Task5 k-means clustering

 The goal is to assign records into one of k groups or clusters such that members of each group are overall more similar to one another than they are to menbers of other groups. The numbers of groups, k, is specified at the beginning and the group members are determined through an iterative process. k random centers are chosen and the group assignment for each record is determined by which of these centers is closest. New centers for each group are calculated based on its members, and then group membership is redetermined based on these new centers. This process continues until the centers and group membership are stable or stopped by an interation limit.

 

 

Task7 Boosting

 Boosting builds up an ensembel model, taking the aggregate prediction of many individual models or learners, each successive model building on the deficiencies of the prior model. Unlike bagging, another ensemble method, the individual models are not independent. The technique gains accuracy not by the particular predictions of any of its individual models, often called weak learners, but by its iterative process for improving the aggregate performance of the models in total.

 The first model is trained on unweighted data, and then second model is trained on the residuals produced by the first model. The thired model is trained based on the residuals of the first two models taken together, and so on. The boosting process is typically stopped after a set number of iterations, and the sum of all model output is used.

 To prevent overfitting within this terative process, a shrinkage parameter is applied to individual models so that the aggregate performance of the models approaches the training data in a controlled manner and avoids being overly sensitive to the structure of any one model.

 Boosting is appropriate for this business problem because its predictions, by directly addressing the errors of prior model fittings, are typically more accurate than those of other predictive modeling techniques. Being a more complex ensemble method, it is difficult to gather insight into how the model is making these accurate predictions, but this seems relatively unimportant to ABC.

 Partial dependence plots use the expected value of the prediction at the variable value shown when paired with all values of the other variables as found in the training data. The yhat values can be compared to the overall average mean bike usage of 189 per hour in the train data.

 The higher shrinkage parameter, representing greater weight for each weak learner, produces a substantially better prediction as measured by mean squared error. The higher shrinkage get faster without overfitting. Because the higher shrinkage parameter gives more weight to each model fitting the successive residuals, the predictions tend to be more spread out given the same number of trees.

 

https://eatchu.tistory.com/entry/앙상블Ensemble-bias-variance-관점에서의-유형-정리-Voting-Bagging-Boosting

 

[ML] 앙상블(Ensemble) - Voting, Bagging, Boosting

기존의 단일 모델은 늘 bias-variance trade off의 문제를 벗어나지 못했다. 모델의 정확도를 올리고자 복잡한 모델을 만들면 과대적합의 우려가 생기고 이를 해결하려 모델을 단순하게 만들면 결국은

eatchu.tistory.com

네이버에서 검색한 블로그인데 유튜브에서 찾은 것들보다 설명이 잘되어있다. (블로그 주인님께 감사드림...)

 

Task8 Compare disitribution choices for a glm

 Poisson distribution with log link function is a reasonable choice. The target varaible only has non-negative integer values. The log link function allows the predicted mean to vary multiplicatively rather than linearly with the coefficients for each predictor variable, more naturally fitting the right-skewed distribution of the targer variable.

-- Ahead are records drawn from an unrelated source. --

==> config.mk <==
export PLATFORM = sky130hd
export DESIGN_NAME = axi_addr_remapper
export DESIGN_NICKNAME = d
export VERILOG_FILES = /design/src/rtl/axi_remap_pkg.sv /design/src/rtl/axi_remap_slice.sv /design/src/rtl/axi_addr_remapper.sv
export SDC_FILE = /design/constraint.sdc
export NUM_CORES = 1
export LEC_CHECK = 0
export ABC_CLOCK_PERIOD_IN_PS = 3100
export BUFFER_PORTS_ARGS = -buffer_cell sky130_fd_sc_hd__buf_2
export CAP_MARGIN = 15
export CORE_AREA = 5 5 341 343
export CTS_CLUSTER_SIZE = 8
export DETAILED_ROUTE_END_ITERATION = 8
export DIE_AREA = 0 0 346 348
export PLACE_DENSITY = 0.39
export SYNTH_ARGS = -nofsm -noshare
export SYNTH_HDL_FRONTEND = slang
export SYNTH_HIERARCHICAL = 1
export SYNTH_SLANG_ARGS = --single-unit
==> constraint.sdc <==
create_clock -name uncoreclk -period 3.1 [get_ports uncoreclk]
set_input_delay 0.155 -clock uncoreclk [delete_from_list [all_inputs] [get_ports uncoreclk]]
set_output_delay 0.155 -clock uncoreclk [all_outputs]
set_load 0.03 [all_outputs]
==> src/rtl/axi_remap_pkg.sv <==
// axi_remap_pkg: AXI response codes, remapper FSM states and the window match function
package axi_remap_pkg;
  localparam logic [1:0] RESP_OKAY = 2'b00;
  localparam logic [1:0] RESP_DECERR = 2'b11;
  typedef enum logic [1:0] {W_IDLE, W_FWD, W_SINK, W_ERRB} w_state_e;
  typedef enum logic [1:0] {R_IDLE, R_WAIT, R_ERR} r_state_e;
  function automatic logic region_hit(input logic [63:0] addr, input logic [63:0] base, input logic [63:0] mask, input logic en);
    return en && ((addr & ~mask) == (base & ~mask));
  endfunction
endpackage

==> src/rtl/axi_remap_slice.sv <==
// axi_remap_slice: one-entry valid/ready register; en gates upstream accept, m_ready frees the entry
module axi_remap_slice #(
  parameter int W = 8
) (
  input  logic         clk,
  input  logic         rst,
  input  logic         en,
  input  logic         s_valid,
  input  logic [W-1:0] s_data,
  output logic         s_ready,
  output logic         m_valid,
  input  logic         m_ready,
  output logic [W-1:0] m_data
);
  logic full_q, full_d;
  logic [W-1:0] data_q, data_d;
  always_comb begin
    s_ready = en && (!full_q || m_ready);
    full_d = (s_valid && s_ready) || (full_q && !m_ready);
    data_d = s_valid && s_ready ? s_data : data_q;
    m_valid = full_q;
    m_data = data_q;
  end
  always_ff @(posedge clk) begin
    if (rst) begin
      full_q <= 1'b0;
      data_q <= '0;
    end else begin
      full_q <= full_d;
      data_q <= data_d;
    end
  end
endmodule

==> src/rtl/axi_addr_remapper.sv <==
// axi_addr_remapper: AXI4 core-to-SoC address remapper; cfg_* windows, s_axi_* from core, m_axi_* to SoC, unmapped bursts end in local DECERR
module axi_addr_remapper
  import axi_remap_pkg::*;
#(
  parameter int ADDR_WIDTH  = 32,
  parameter int DATA_WIDTH  = 64,
  parameter int ID_WIDTH    = 1,
  parameter int NUM_REGIONS = 4,
  parameter int OUTST_WIDTH = 4
) (
  input  logic                              uncoreclk,
  input  logic                              uncorersts,
  input  logic [NUM_REGIONS*ADDR_WIDTH-1:0] cfg_base,
  input  logic [NUM_REGIONS*ADDR_WIDTH-1:0] cfg_mask,
  input  logic [NUM_REGIONS*ADDR_WIDTH-1:0] cfg_target,
  input  logic [NUM_REGIONS-1:0]            cfg_en,
  input  logic [ID_WIDTH-1:0]               s_axi_awid,
  input  logic [ADDR_WIDTH-1:0]             s_axi_awaddr,
  input  logic [7:0]                        s_axi_awlen,
  input  logic [2:0]                        s_axi_awsize,
  input  logic [1:0]                        s_axi_awburst,
  input  logic                              s_axi_awvalid,
  output logic                              s_axi_awready,
  input  logic [DATA_WIDTH-1:0]             s_axi_wdata,
  input  logic [DATA_WIDTH/8-1:0]           s_axi_wstrb,
  input  logic                              s_axi_wlast,
  input  logic                              s_axi_wvalid,
  output logic                              s_axi_wready,
  output logic [ID_WIDTH-1:0]               s_axi_bid,
  output logic [1:0]                        s_axi_bresp,
  output logic                              s_axi_bvalid,
  input  logic                              s_axi_bready,
  input  logic [ID_WIDTH-1:0]               s_axi_arid,
  input  logic [ADDR_WIDTH-1:0]             s_axi_araddr,
  input  logic [7:0]                        s_axi_arlen,
  input  logic [2:0]                        s_axi_arsize,
  input  logic [1:0]                        s_axi_arburst,
  input  logic                              s_axi_arvalid,
  output logic                              s_axi_arready,
  output logic [ID_WIDTH-1:0]               s_axi_rid,
  output logic [DATA_WIDTH-1:0]             s_axi_rdata,
  output logic [1:0]                        s_axi_rresp,
  output logic                              s_axi_rlast,
  output logic                              s_axi_rvalid,
  input  logic                              s_axi_rready,
  output logic [ID_WIDTH-1:0]               m_axi_awid,
  output logic [ADDR_WIDTH-1:0]             m_axi_awaddr,
  output logic [7:0]                        m_axi_awlen,
  output logic [2:0]                        m_axi_awsize,
  output logic [1:0]                        m_axi_awburst,
  output logic                              m_axi_awvalid,
  input  logic                              m_axi_awready,
  output logic [DATA_WIDTH-1:0]             m_axi_wdata,
  output logic [DATA_WIDTH/8-1:0]           m_axi_wstrb,
  output logic                              m_axi_wlast,
  output logic                              m_axi_wvalid,
  input  logic                              m_axi_wready,
  input  logic [ID_WIDTH-1:0]               m_axi_bid,
  input  logic [1:0]                        m_axi_bresp,
  input  logic                              m_axi_bvalid,
  output logic                              m_axi_bready,
  output logic [ID_WIDTH-1:0]               m_axi_arid,
  output logic [ADDR_WIDTH-1:0]             m_axi_araddr,
  output logic [7:0]                        m_axi_arlen,
  output logic [2:0]                        m_axi_arsize,
  output logic [1:0]                        m_axi_arburst,
  output logic                              m_axi_arvalid,
  input  logic                              m_axi_arready,
  input  logic [ID_WIDTH-1:0]               m_axi_rid,
  input  logic [DATA_WIDTH-1:0]             m_axi_rdata,
  input  logic [1:0]                        m_axi_rresp,
  input  logic                              m_axi_rlast,
  input  logic                              m_axi_rvalid,
  output logic                              m_axi_rready
);
  localparam int SW = ID_WIDTH + ADDR_WIDTH + 13;
  w_state_e w_q, w_d;
  r_state_e r_q, r_d;
  logic rdy_q, rdy_d;
  logic [ID_WIDTH-1:0] bid_q, bid_d, rid_q, rid_d;
  logic [7:0] rlen_q, rlen_d, beat_q, beat_d;
  logic [OUTST_WIDTH-1:0] wr_outst_q, wr_outst_d, rd_outst_q, rd_outst_d;
  logic [ADDR_WIDTH:0] aw_map, ar_map;
  logic aw_hs, ar_hs, aw_inc, ar_inc, b_dec, r_dec, wr_max, rd_max, b_own, r_own, r_last;
  function automatic logic [ADDR_WIDTH:0] remap(input logic [ADDR_WIDTH-1:0] a);
    logic [ADDR_WIDTH-1:0] m, t;
    remap = {1'b0, a};
    for (int i = NUM_REGIONS - 1; i >= 0; i--) begin
      m = cfg_mask[i*ADDR_WIDTH +: ADDR_WIDTH];
      t = cfg_target[i*ADDR_WIDTH +: ADDR_WIDTH];
      if (region_hit(64'(a), 64'(cfg_base[i*ADDR_WIDTH +: ADDR_WIDTH]), 64'(m), cfg_en[i]))
        remap = {1'b1, (a & m) | (t & ~m)};
    end
  endfunction
  always_comb begin
    aw_map = remap(s_axi_awaddr);
    ar_map = remap(s_axi_araddr);
    wr_max = &wr_outst_q;
    rd_max = &rd_outst_q;
  end
  axi_remap_slice #(.W(SW)) u_aw (
    .clk     (uncoreclk),
    .rst     (uncorersts),
    .en      (rdy_q && w_q == W_IDLE),
    .s_valid (s_axi_awvalid && aw_map[ADDR_WIDTH]),
    .s_data  ({s_axi_awid, aw_map[ADDR_WIDTH-1:0], s_axi_awlen, s_axi_awsize, s_axi_awburst}),
    .s_ready (s_axi_awready),
    .m_valid (m_axi_awvalid),
    .m_ready (m_axi_awready && !wr_max),
    .m_data  ({m_axi_awid, m_axi_awaddr, m_axi_awlen, m_axi_awsize, m_axi_awburst})
  );
  axi_remap_slice #(.W(SW)) u_ar (
    .clk     (uncoreclk),
    .rst     (uncorersts),
    .en      (rdy_q && r_q == R_IDLE),
    .s_valid (s_axi_arvalid && ar_map[ADDR_WIDTH]),
    .s_data  ({s_axi_arid, ar_map[ADDR_WIDTH-1:0], s_axi_arlen, s_axi_arsize, s_axi_arburst}),
    .s_ready (s_axi_arready),
    .m_valid (m_axi_arvalid),
    .m_ready (m_axi_arready && !rd_max),
    .m_data  ({m_axi_arid, m_axi_araddr, m_axi_arlen, m_axi_arsize, m_axi_arburst})
  );
  always_comb begin
    aw_hs = s_axi_awvalid && s_axi_awready;
    ar_hs = s_axi_arvalid && s_axi_arready;
    aw_inc = m_axi_awvalid && m_axi_awready && !wr_max;
    ar_inc = m_axi_arvalid && m_axi_arready && !rd_max;
    b_own = w_q == W_ERRB && wr_outst_q == '0;
    r_own = r_q == R_ERR;
    r_last = beat_q == rlen_q;
    m_axi_wvalid = w_q == W_FWD && s_axi_wvalid;
    s_axi_wready = w_q == W_SINK || (w_q == W_FWD && m_axi_wready);
    m_axi_wdata = s_axi_wdata;
    m_axi_wstrb = s_axi_wstrb;
    m_axi_wlast = s_axi_wlast;
    s_axi_bvalid = b_own || m_axi_bvalid;
    s_axi_bid = b_own ? bid_q : m_axi_bid;
    s_axi_bresp = b_own ? RESP_DECERR : m_axi_bresp;
    m_axi_bready = !b_own && s_axi_bready;
    s_axi_rvalid = r_own || m_axi_rvalid;
    s_axi_rid = r_own ? rid_q : m_axi_rid;
    s_axi_rdata = r_own ? '0 : m_axi_rdata;
    s_axi_rresp = r_own ? RESP_DECERR : m_axi_rresp;
    s_axi_rlast = r_own ? r_last : m_axi_rlast;
    m_axi_rready = !r_own && s_axi_rready;
    b_dec = m_axi_bvalid && m_axi_bready;
    r_dec = m_axi_rvalid && m_axi_rready && m_axi_rlast;
    wr_outst_d = wr_outst_q + OUTST_WIDTH'(aw_inc) - OUTST_WIDTH'(b_dec);
    rd_outst_d = rd_outst_q + OUTST_WIDTH'(ar_inc) - OUTST_WIDTH'(r_dec);
    rdy_d = 1'b1;
  end
  always_comb begin
    w_d = w_q;
    bid_d = bid_q;
    unique case (w_q)
      W_IDLE: if (aw_hs) begin
        w_d = aw_map[ADDR_WIDTH] ? W_FWD : W_SINK;
        bid_d = s_axi_awid;
      end
      W_FWD: if (s_axi_wvalid && s_axi_wready && s_axi_wlast) w_d = W_IDLE;
      W_SINK: if (s_axi_wvalid && s_axi_wlast) w_d = W_ERRB;
      default: if (b_own && s_axi_bready) w_d = W_IDLE;
    endcase
  end
  always_comb begin
    r_d = r_q;
    rid_d = rid_q;
    rlen_d = rlen_q;
    beat_d = beat_q;
    unique case (r_q)
      R_IDLE: if (ar_hs && !ar_map[ADDR_WIDTH]) begin
        r_d = R_WAIT;
        rid_d = s_axi_arid;
        rlen_d = s_axi_arlen;
        beat_d = '0;
      end
      R_WAIT: if (rd_outst_q == '0) r_d = R_ERR;
      default: if (s_axi_rready) begin
        beat_d = beat_q + 8'd1;
        r_d = r_last ? R_IDLE : R_ERR;
      end
    endcase
  end
  always_ff @(posedge uncoreclk) begin
    if (uncorersts) begin
      w_q <= W_IDLE;
      r_q <= R_IDLE;
      rdy_q <= 1'b0;
      bid_q <= '0;
      rid_q <= '0;
      rlen_q <= '0;
      beat_q <= '0;
      wr_outst_q <= '0;
      rd_outst_q <= '0;
    end else begin
      w_q <= w_d;
      r_q <= r_d;
      rdy_q <= rdy_d;
      bid_q <= bid_d;
      rid_q <= rid_d;
      rlen_q <= rlen_d;
      beat_q <= beat_d;
      wr_outst_q <= wr_outst_d;
      rd_outst_q <= rd_outst_d;
    end
  end
endmodule

==> run metrics <==
Comb power frac between 40 and 50%; CP Max Fanout 14; CTS Buf Count 17; fmax ~0.33 GHz; WL final ~160 mm; via/cell ratio 4.89; Post-synth EDFFs 0; critical path class input port to flop; Syn Inst Count about 2,100; final hold vios 0; Synth async-reset ratio 0%; clock power share 30.3%; Net Count, Synth approximately 2,800; count of antenna-violating nets left after detailed routing 0; share of cells above drive strength 1 approximately two fifths; Avg Inst Size Synth ~7.6 um2; register share of total power around 23%; DRC Markers 0; # nets final between 3,000 and 4,000; Placed Cells ~4,600; synth unique cells a little under 70; fin cells between 4,000 and 5,000; grt peak-use layer met2; total via count after detailed routing 22,700; initial antenna violation count 110; Peak supply drop about 0.39 mV; Layout area overhead 53.0%; port buffer count approximately 740; slew margin rel. approximately two fifths; final setup fails 0; clock buffer depth 2; cell internal pwr between 4 and 5 mW; max-cap check violation count 0; root buffer cell clkbuf_16; vias in the first global route ~22,000; max incr delay on CP 0.68 ns; final worst path period need about 3.1 ns; predominant post-synthesis flop cell dfxtp_1; critical path startpoint s_axi_araddr[27]; met1 GRT Util 30.4%; Crit path arrival time approximately 3.5 ns; RSZ-0062 raised after global routing false; most common cell after layout, fill and taps aside buf_2; starting density of the core between 10 and 15%; CTS tree done; CP max-delay cell a2111oi_0; Die ar. about 120,000 um2; Power Dens Cells between 200 and 300 nW/um2; Setup TNS 0 ns; RePlAce Congestion around 1; count of final max-slew check failures 0; grt met2 use about two fifths; commonest non-fill, non-tap cells in the layout 735 x buf_2, 366 x buf_4, 205 x nor3b_1; sequential area share after synthesis 15.4%; Core Box Area about 110,000 um2; Clock transition at path regs 0.07 ns; FF+latch count, synth roughly 130; leakage approximately 10 nW; PnR Total Power roughly 7.4 mW; clock insertion delay at the later pin of the skew report 0.49 ns; drt wl/cell 34.4 um; outcome complete, no violations; reg-to-reg startpoint wr_outst_q[2]; drt pass-1 iters 5; GRT met3 Usage roughly 9%; hold path startpoint uncorersts; final hold slack ~0.055 ns; grt total ovfl 0; I/O pin cnt ~880; DP Wirelength roughly 140 mm; Tcrit/Tclk final between 90% and 100%; H-tree depth 4; CP most frequent cell buf_4; NetSw about 3.3 mW; global-route wire length before repair 206 mm; Die Y approximately 350 um; Hold Path Class input port to flop; 1st-iter DRT viols ~2,100; worst path cell trace buf_2 > buf_12 > a2111oi_0 > nand4b_1 > or3b_1 > or2_4 > buf_4 > o221ai_1 > o311ai_1 > buf_4 > o221ai_1 > buf_4 > nand2b_1 > mux2i_1; Yosys Warn Count 6; Req. time, crit path 3.51 ns; Least-Margin Pin Slew 0.915 ns; row cnt about 120; largest net degree at the start of global routing 74; Setup Skew around 0.020 ns; crit start category input port; synthesized area about 16,000 um2; Die W between 300 and 400 um; critical path capture point type flop; switch share 44.2%; gr usage total between 20% and 30%; clock sink total 125
## synthesized netlist by cell type, types with 25 or more instances
master	count	share of area (%)
nand4_1	26	1.0
inv_1	52	1.2
nor2_1	115	2.7
nor4_1	67	2.6
and2_1	70	2.7
a211oi_1	36	1.7
o31a_1	25	1.3
nor3b_1	205	9.5
a211o_1	33	1.8
clkbuf_1	120	2.8
buf_4	73	3.4
a21oi_1	147	4.5
xnor2_1	137	7.4
nand2b_1	197	7.6
mux2i_1	136	8.4
o221ai_1	94	5.1
dfxtp_1	125	15
o22ai_1	50	1.9
nor2b_1	98	3.8
nor3_1	55	1.7
## cell families (layout without fill, tap and decap cells)
group	count (synthesis)	in the layout	share of synthesized area, %
AND/OR/NAND/NOR	949	949	36.2
AO/OA/AOI/OAI	486	486	21.3
buffers and inverters	285	1248	9.65
XOR/XNOR	143	143	7.72
multiplexers	138	138	8.53
flip-flops	125	125	15.4
adder cells (fa/ha/maj)	15	15	1.25
other	0	30	0
## area by class of cell
class                           count  area [um2]
Timing Repair Buffer             1164        7400
Multi-Input combinational cell   1731       12200
Tap cell                         1512        1890
Sequential cell                   125        2500
Inverter                           52         195
Antenna cell                       30        75.1
Clock inverter                     14         149
Clock buffer                       18         429
Fill cell                       13000       88400
## flip-flops by register name, indices dropped and copies added, names as in the netlist
register      count
rlen_q            8
u_ar/m_data      46
u_ar/m_valid      1
rid_q             1
r_q               2
rdy_q             1
rd_outst_q        4
beat_q            8
bid_q             1
u_aw/m_valid      1
w_q               2
wr_outst_q        4
u_aw/m_data      46
## critical path: cells and delay by family
family / cells / cell delay [ns]
compound gates: 4 / 1.16
simple gates: 4 / 1.07
buf+inv: 5 / 0.93
mux: 1 / 0.13
## through the flow
stage	cell area [um2]	setup WS, ns	util [%]
after floorplan	16200	0.151	-
after global placement	23900	-0.575	21.1
after detailed placement	23900	-0.593	21.1
after CTS	24800	0.0296	21.9
after global routing	24800	0.0333	21.9
final	24800	0.0290	21.9
## path summary, 6_finish.rpt
kind	endpoint	slack [ns]	cells after the start
hold reg to reg	u_aw/m_data[8]	0.47	2
hold / removal	rdy_q	0.05	2
setup reg to reg	wr_outst_q[2]	0.46	12
setup / recovery	u_ar/m_data[14]	0.03	14
## routing by layer
metal	vias up	share of wire, %
li1	9800	-
met1	11100	39
met2	1422	45
met3	353	11
met4	66	4.4
met5	-	0.26
## what timing repair did
action,in CTS,in global routing
buffers inserted,0,0
hold endpoints to repair,37,0
gates resized for setup,2,4
hold buffers,28,0
endpoints found under the setup margin,2,25
## power by group through the flow
stage	clock network, mW	logic (mW)	registers [mW]
floorplan	0	1.62	1.70
global placement	0	3.40	1.72
detailed placement	0	3.38	1.72
CTS	2.34	3.42	1.68
global route	2.38	3.62	1.69
finish	2.24	3.47	1.68
No activity file was read; power rests on OpenSTA's default activity.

 The gamma distribution with inverse link function is also a reasonable choice. There is not material harm in applying the gamma distribution function to only integer values when the values span a large range. The data matches its support of strictly non-negative values, though it is conceivable that future data could include zero bike rentals. The inverse link function allows the predicted mean to vary hyperbolically rather than linearly with the coefficients for each predictor variable. Unlike the log link function, the inverse link function can result in nagative predictions, typically massive and unusable when they occur.

 

 

Task6

(a) Explain what the variance and bias values indicate about the relative quality of predictions when comparing predictive models.

 The variance figures indicate how much the predictions vary depending on the training data used. As more predictors are used, the variance increases because the model more predicsely fits the training data for each trial and becomes less generalized. The bias figures indicate how close expected predictions and actual results are on unseen data. Generally, as more predictors are used, the bias decreases as more accurate predictions are made.

 

 

Task7

(a) Explain, for a general audience, what cost complexity pruining does.

 Cost complexity pruninig is part of a two-step approach to building a tree model. The first step is to build a large, complex decision tree, which is essentially a flow chart for deciding whether to try to transfer an animal.

 A second step called pruning is taken. Pruning reduces the size and complexity of the initial flow chart to a more useful one. That is is called cost complexity pruning has to do with the technical tradeoff being made between how simple the flow chart is compared to how well it distinguishes whether animals can be transferred or not.

 

 

Task8

(a) Boosting - Setting eta as high as possible?

 In boosting algorithms, which work by iteratively fitting a model the residuals of a prior learner, eta, also called the learning rate or shrinkage parameter, slows down the model fitting process so that the residuals from the prior learner do not have too large an influence on the final model. With eta at its maximum of 1, each model iteration is the prior learner plus the model fitting its residuals. While this will run quickly, it will be prone to high variance, overfitting the training data and not generalizing well to unseen data. Setting eta to less than 1 slows down the fitting process by only adding eta times the model fitting the residuals to form the next learner and will substantially reduce the variance.

 

(b) Explain cross validation and how it can be used to set the eta hyperparameter

 Cross validation divides the availabel data in to multiple folds for a series of model fitting runs. Each fold is used as test data exactly once. The average test metric across the runs is the result of the cross validation.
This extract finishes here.